◆ **Prompt**:
In the records below, find the line with "localparam int FULL_W" and the line with "localparam logic [CFG_IDX_W-1:0] REG_PRES_OFF". Print both exactly, along with every line between them, and no other line.

◆ **Provided information**:
==> src/rtl/bpc_pkg.sv <==
`timescale 1ns / 1ps
// ----------------------------------------------------------------------------
// bpc_pkg: shared types and constants of the barometric compensation core
// Field widths, calibration register indices and the words passed between
// the temperature front end and the pressure back end.
// ----------------------------------------------------------------------------
package bpc_pkg;

  // Field widths
  localparam int RAW_W     = 24;
  localparam int COEF_W    = 16;
  localparam int TEMP_W    = 19;
  localparam int PRES_W    = 24;
  localparam int CFG_IDX_W = 3;

  // Internal widths: dT, coefficient products, OFF and SENS, the split of SENS and the pressure path
  localparam int DT_W      = RAW_W + 1;
  localparam int PROD_W    = DT_W + COEF_W + 1;
  localparam int OFF_W     = 36;
  localparam int SENS_W    = 35;
  localparam int SENS_LO_W = 18;
  localparam int SENS_HI_W = SENS_W - SENS_LO_W;
  localparam int FULL_W    = 60;
  localparam int SCALED_W  = FULL_W - 21;
  localparam int DIFF_W    = SCALED_W + 1;

  // Shift amounts of the compensation formula
  localparam int TEMP_SHIFT = 23;
  localparam int OFF_SHIFT  = 6;
  localparam int SENS_SHIFT = 7;
  localparam int PRES_SHIFT = 15;

  // Temperature offset, 20.00 degrees in hundredths
  localparam logic signed [TEMP_W-1:0] TEMP_BASE = 19'sd2000;

  // Calibration register indices
  localparam logic [CFG_IDX_W-1:0] REG_PRES_SENS   = 3'd0;
  localparam logic [CFG_IDX_W-1:0] REG_PRES_OFF    = 3'd1;
  localparam logic [CFG_IDX_W-1:0] REG_SENS_TEMP   = 3'd2;
  localparam logic [CFG_IDX_W-1:0] REG_OFF_TEMP    = 3'd3;
  localparam logic [CFG_IDX_W-1:0] REG_REF_TEMP    = 3'd4;
  localparam logic [CFG_IDX_W-1:0] REG_TEMP_SLOPE  = 3'd5;

  // Calibration words as held by the core
  typedef struct packed {
    logic [COEF_W-1:0] c1;
    logic [COEF_W-1:0] c2;
    logic [COEF_W-1:0] c3;
    logic [COEF_W-1:0] c4;
    logic [COEF_W-1:0] c5;
    logic [COEF_W-1:0] c6;
  } bpc_coef_t;

  // Word handed from the front end to the back end
  typedef struct packed {
    logic        [RAW_W-1:0]  d1;
    logic signed [TEMP_W-1:0] temp;
    logic signed [OFF_W-1:0]  off;
    logic signed [SENS_W-1:0] sens;
  } bpc_mid_t;

endpackage

==> src/rtl/bpc_front.sv <==
`timescale 1ns / 1ps
// ----------------------------------------------------------------------------
// bpc_front: temperature path and OFF / SENS terms
// Three stages: dT, the three calibration products, then temperature,
// OFF and SENS. Each stage holds its word until the next one takes it.
// ----------------------------------------------------------------------------
module bpc_front (
  input  logic                               clk,
  input  logic                               rst_n,
  input  bpc_pkg::bpc_coef_t                 coef,
  input  logic                               in_valid,
  output logic                               in_ready,
  input  logic [bpc_pkg::RAW_W-1:0]          raw_pressure,
  input  logic [bpc_pkg::RAW_W-1:0]          raw_temperature,
  output logic                               mid_valid,
  input  logic                               mid_ready,
  output bpc_pkg::bpc_mid_t                  mid
);
  import bpc_pkg::*;

  logic [2:0]               vld_r;
  logic [2:0]               vld_nxt;
  logic [2:0]               rdy;

  logic [RAW_W-1:0]         d1_s1_r;
  logic signed [DT_W-1:0]   dt_s1_r;
  logic signed [DT_W-1:0]   dt_nxt;

  logic [RAW_W-1:0]         d1_s2_r;
  logic signed [PROD_W-1:0] pt_s2_r;
  logic signed [PROD_W-1:0] po_s2_r;
  logic signed [PROD_W-1:0] ps_s2_r;
  logic signed [PROD_W-1:0] pt_nxt;
  logic signed [PROD_W-1:0] po_nxt;
  logic signed [PROD_W-1:0] ps_nxt;

  bpc_mid_t                 mid_r;
  bpc_mid_t                 mid_nxt;

  // Advance a stage when it is empty or the one after it moves on
  assign rdy[2]   = !vld_r[2] || mid_ready;
  assign rdy[1]   = !vld_r[1] || rdy[2];
  assign rdy[0]   = !vld_r[0] || rdy[1];
  assign in_ready = rdy[0];

  always_comb begin
    vld_nxt[0] = rdy[0] ? in_valid : vld_r[0];
    vld_nxt[1] = rdy[1] ? vld_r[0] : vld_r[1];
    vld_nxt[2] = rdy[2] ? vld_r[1] : vld_r[2];
  end

  always_ff @(posedge clk) begin
    if (!rst_n) begin
      vld_r <= '0;
    end else begin
      vld_r <= vld_nxt;
    end
  end

  // Stage 1: dT = D2 - C5 * 256
  assign dt_nxt = $signed({1'b0, raw_temperature}) - $signed({1'b0, coef.c5, 8'h00});

  always_ff @(posedge clk) begin
    if (rdy[0] && in_valid) begin
      d1_s1_r <= raw_pressure;
      dt_s1_r <= dt_nxt;
    end
  end

  // Stage 2: multiply dT by C6, C4 and C3
  always_comb begin
    pt_nxt = dt_s1_r * $signed({1'b0, coef.c6});
    po_nxt = dt_s1_r * $signed({1'b0, coef.c4});
    ps_nxt = dt_s1_r * $signed({1'b0, coef.c3});
  end

  always_ff @(posedge clk) begin
    if (rdy[1] && vld_r[0]) begin
      d1_s2_r <= d1_s1_r;
      pt_s2_r <= pt_nxt;
      po_s2_r <= po_nxt;
      ps_s2_r <= ps_nxt;
    end
  end

  // Stage 3: scale the products and add the base terms
  always_comb begin
    mid_nxt.d1   = d1_s2_r;
    mid_nxt.temp = TEMP_BASE + TEMP_W'(pt_s2_r >>> TEMP_SHIFT);
    mid_nxt.off  = $signed({3'b000, coef.c2, 17'h00000})
                 + OFF_W'(po_s2_r >>> OFF_SHIFT);
    mid_nxt.sens = $signed({3'b000, coef.c1, 16'h0000})
                 + SENS_W'(ps_s2_r >>> SENS_SHIFT);
  end

  always_ff @(posedge clk) begin
    if (rdy[2] && vld_r[1]) begin
      mid_r <= mid_nxt;
    end
  end

  assign mid_valid = vld_r[2];
  assign mid       = mid_r;

  // Checks
  a_reset_empties: assert property (@(posedge clk) !rst_n |=> (vld_r == 3'b000))
    else $error("front pipeline not empty after reset");

  a_fill_bubble: assert property (@(posedge clk) disable iff (!rst_n)
    (vld_r[0] && !vld_r[1]) |=> vld_r[1])
    else $error("word did not advance into an empty stage");

  a_hold_mid: assert property (@(posedge clk) disable iff (!rst_n)
    (vld_r[2] && !mid_ready) |=> (vld_r[2] && $stable(mid_r)))
    else $error("front output word lost while held");

endmodule

==> config.mk <==
export PLATFORM = sky130hd
export DESIGN_NAME = bpc_front
export DESIGN_NICKNAME = d
export VERILOG_FILES = /design/src/rtl/bpc_pkg.sv /design/src/rtl/bpc_front.sv
export SDC_FILE = /design/constraint.sdc
export NUM_CORES = 2
export LEC_CHECK = 0
export ABC_AREA = 0
export BUFFER_PORTS_ARGS = -buffer_cell sky130_fd_sc_hd__buf_2
export CAP_MARGIN = 25
export CORE_ASPECT_RATIO = 0.7
export CORE_MARGIN = 4
export CORE_UTILIZATION = 35
export DETAILED_ROUTE_END_ITERATION = 8
export GPL_ROUTABILITY_DRIVEN = 0
export SYNTH_ARGS = -nofsm -noshare
export SYNTH_HDL_FRONTEND = slang
export SYNTH_SLANG_ARGS = --single-unit
==> constraint.sdc <==
create_clock -name clk -period 11.3 [get_ports clk]
set_input_delay 1.13 -clock clk [delete_from_list [all_inputs] [get_ports clk]]
set_output_delay 1.13 -clock clk [all_outputs]
set_load 0.005 [all_outputs]
==> flow_summary.yaml <==
die:
  io_pins: 264
  dieWidth_um: 472
  die_h_um: 332
  die-area_sq_um: 157000
  core_area_sq_um: 149000
  placementRows: 118
  start_util_pct: 35.4
status:
  status: "complete, no violations"
yosys:
  synth_cell_type_count: 68
  syn-num-nets: 7039
  async_flop_share_pct: 0
  synth_warnings: 0
  netlist_top_cells_area: "fa_1 44%, edfxtp_1 16%, inv_1 10%"
  synth_edf_count: 277
  ys_ff_latch: 280
  syn_area_per_cell_sq_um: 9.81
  netlist.area_leader.share_pct: 44.5
  synth-seq-area-share_pct: 15.9
  syn_inst: 5369
  syn_area_sq_um: 52600
  ys.flop_type: "edfxtp_1"
  synth_top_cell_by_area: "fa_1"
sta:
  tightest_slew_ps: 997
  setup_viol: 0
  skew_ps: 33.1
  slew_viol_final: 0
  timing.max_slew.rel_slack_pct: 33.6
  setup_ws_ps: 3420
  min_period_ps: 7880
  fin_crit_sh_pct: 69.7
  finalSetupTns_ps: 0
  rsz0062_at_grt: "false"
  fmax_ghz: 0.127
  hold_viol: 0
setup_path:
  required_ps: 11670
  crit_path_start: "dt_s1_r[14]"
  cp_max_fo: 32
  critical-path-top-delay-family: "adder cells"
  cp_common_cell: "fa_1"
  crit_type: "reg2reg"
  crit_chain: "buf_4, nand2_1, fa_1, fa_1, fa_1, inv_1, fa_1, fa_1, inv_1, fa_1, inv_1, ha_1, a21oi_1, o21ai_1, a21o_1, a2111oi_4, a21oi_2, o41ai_4, a41oi_2, o31a_1, a311o_1"
  worstSetupEndpointType: "register"
  crit_path_max_incr_delay_ps: 930
  path_buf_inv: 4
  reg2reg_from: "dt_s1_r[14]"
  startpoint_type: "register"
  arrival_ps: 8250
  cp_slowest_cell: "edfxtp_1"
grt:
  grt_pass1_vias: 38200
  grt_max_degree: 56
  antenna_found_initial: 26
  grt_pass1_wl_um: 212000
  grt_busiest_layer: "met2"
  met2_usage_pct: 26.3
  track_usage_pct: 17.0
  overflow: 0
  gr-usage-met1_pct: 24.6
  met3_usage_pct: 3.56
finish:
  nets: 7148
  fillCellCount: 14700
  area_growth_pct: 8.63
  layout-drive-gt1-share_pct: 6.92
cts:
  clock_latency_ps: 620
  cts_resized: 0
  htreeDepth: 2
  clock_path_buffers: 3
  path_clk_slew_ps: 70
  clock-sinks: 280
  cts-hold-fix-buffers: 0
  tritoncts: "yes"
  numCtsBuffers: 37
  cts_setup_buffers: 0
  root_buffer: "clkbuf_16"
routing:
  vias_per_cell: 4.64
  routed_wl_um: 129000
  drt-pass1-iter-count: 7
  drtIter0Drc: 1873
  wl_per_cell_um: 17.2
  ant_nets: 0
  vias: 34800
  drc: 0
place:
  pre_cts_slack_ps: 3200
  hpwl_um: 100000
  port-buffer-count: 263
flow_run:
  cap_viol_max_count: 0
worst_hold_path:
  worstHoldStart: "d1_s2_r[1]"
  hold_path_class: "reg2reg"
==> synthesized netlist by cell type, drive strengths merged (10+ instances only) <==
master	number
a21o	30
a21oi	91
and2	474
and3	15
clkbuf	227
edfxtp	277
fa	1170
ha	352
inv	1439
nand2	784
nand2b	10
nand3	19
nand4	12
nor2	96
nor2b	21
nor3	19
o21a	15
o21ai	57
xnor2	111
xor2	38
==> logic make-up (layout without fill, tap and decap cells) <==
group / count (synthesis) / after routing / synth area share, %
buffers and inverters: 1666 / 1803 / 11.9
adder cells (fa/ha/maj): 1522 / 1522 / 52.9
AND/OR/NAND/NOR: 1470 / 1470 / 13.2
AO/OA/AOI/OAI: 282 / 282 / 3.63
flip-flops: 280 / 280 / 15.9
XOR/XNOR: 149 / 149 / 2.48
other: 0 / 17 / 0
==> layout make-up <==
| class | instances | area, sq um | share of cell area (%) |
|---|---|---|---|
| timing repair buffer | 297 | 1570 | 2.75 |
| clock buffer | 41 | 941 | 1.65 |
| clock inverter | 26 | 328 | 0.573 |
| multi-input combinational | 3423 | 38000 | 66.5 |
| antenna | 17 | 42.5 | 0.0744 |
| tap | 1980 | 2480 | 4.33 |
| sequential | 280 | 8380 | 14.7 |
| inverter | 1439 | 5400 | 9.45 |
==> sequential cells by signal (all words and copies together), names as in the netlist <==
name and flops:
d1_s1_r 24, d1_s2_r 24, dt_s1_r 25, mid 114
po_s2_r 36, ps_s2_r 35, pt_s2_r 19, vld_r 3
==> per-layer routing <==
metal	share of wire, %	up-vias
met5	0.010	-
met4	2.1	2
met2	44	892
met3	6.6	151
li1	-	15900
met1	47	17900
==> cells in the final DEF (no fill, tap or decap), drive strengths merged, types with 6 or more instances in the layout <==
cell type  Yosys  routed
nor2          96      96
nand2b        10      10
nand2        784     784
xor2          38      38
buf            0     297
a21boi         9       9
diode          0      17
a21oi         91      91
o211ai         6       6
and3          15      15
clkbuf       227      41
o21ai         57      57
xnor2        111     111
o21a          15      15
and2         474     474
a211oi         6       6
a31oi          8       8
fa          1170    1170
a21o          30      30
o21bai         7       7
inv         1439    1443
nor2b         21      21
clkinvlp       0       6
edfxtp       277     277
ha           352     352
nor3          19      19
nand4         12      12
nand3         19      19
clkinv         0      11
==> worst paths after layout <==
path | to | slack, ps | cells past startpoint
setup / recovery | ps_s2_r[41] | 3420 | 21
hold / removal | mid[91] | 410 | 0
setup reg to reg | ps_s2_r[41] | 3420 | 21
hold reg to reg | mid[91] | 410 | 0
==> per-stage QoR <==
stage / hold WS [ps] / cell area, sq um / cells / util (%)
floorplan: 400 / 52600 / 5369 / -
global placement: 401 / 55900 / 7419 / 37.6
detailed placement: 405 / 55900 / 7419 / 37.6
CTS: 410 / 57100 / 7486 / 38.4
global route: 421 / 57200 / 7495 / 38.5
finish: 408 / 57200 / 7503 / 38.5
Power is not shown: default switching activity piles up to over one toggle a cycle in this logic, so the estimate is an artifact.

◆ **Reply to the task**:
  localparam int FULL_W    = 60;
  localparam int SCALED_W  = FULL_W - 21;
  localparam int DIFF_W    = SCALED_W + 1;

  // Shift amounts of the compensation formula
  localparam int TEMP_SHIFT = 23;
  localparam int OFF_SHIFT  = 6;
  localparam int SENS_SHIFT = 7;
  localparam int PRES_SHIFT = 15;

  // Temperature offset, 20.00 degrees in hundredths
  localparam logic signed [TEMP_W-1:0] TEMP_BASE = 19'sd2000;

  // Calibration register indices
  localparam logic [CFG_IDX_W-1:0] REG_PRES_SENS   = 3'd0;
  localparam logic [CFG_IDX_W-1:0] REG_PRES_OFF    = 3'd1;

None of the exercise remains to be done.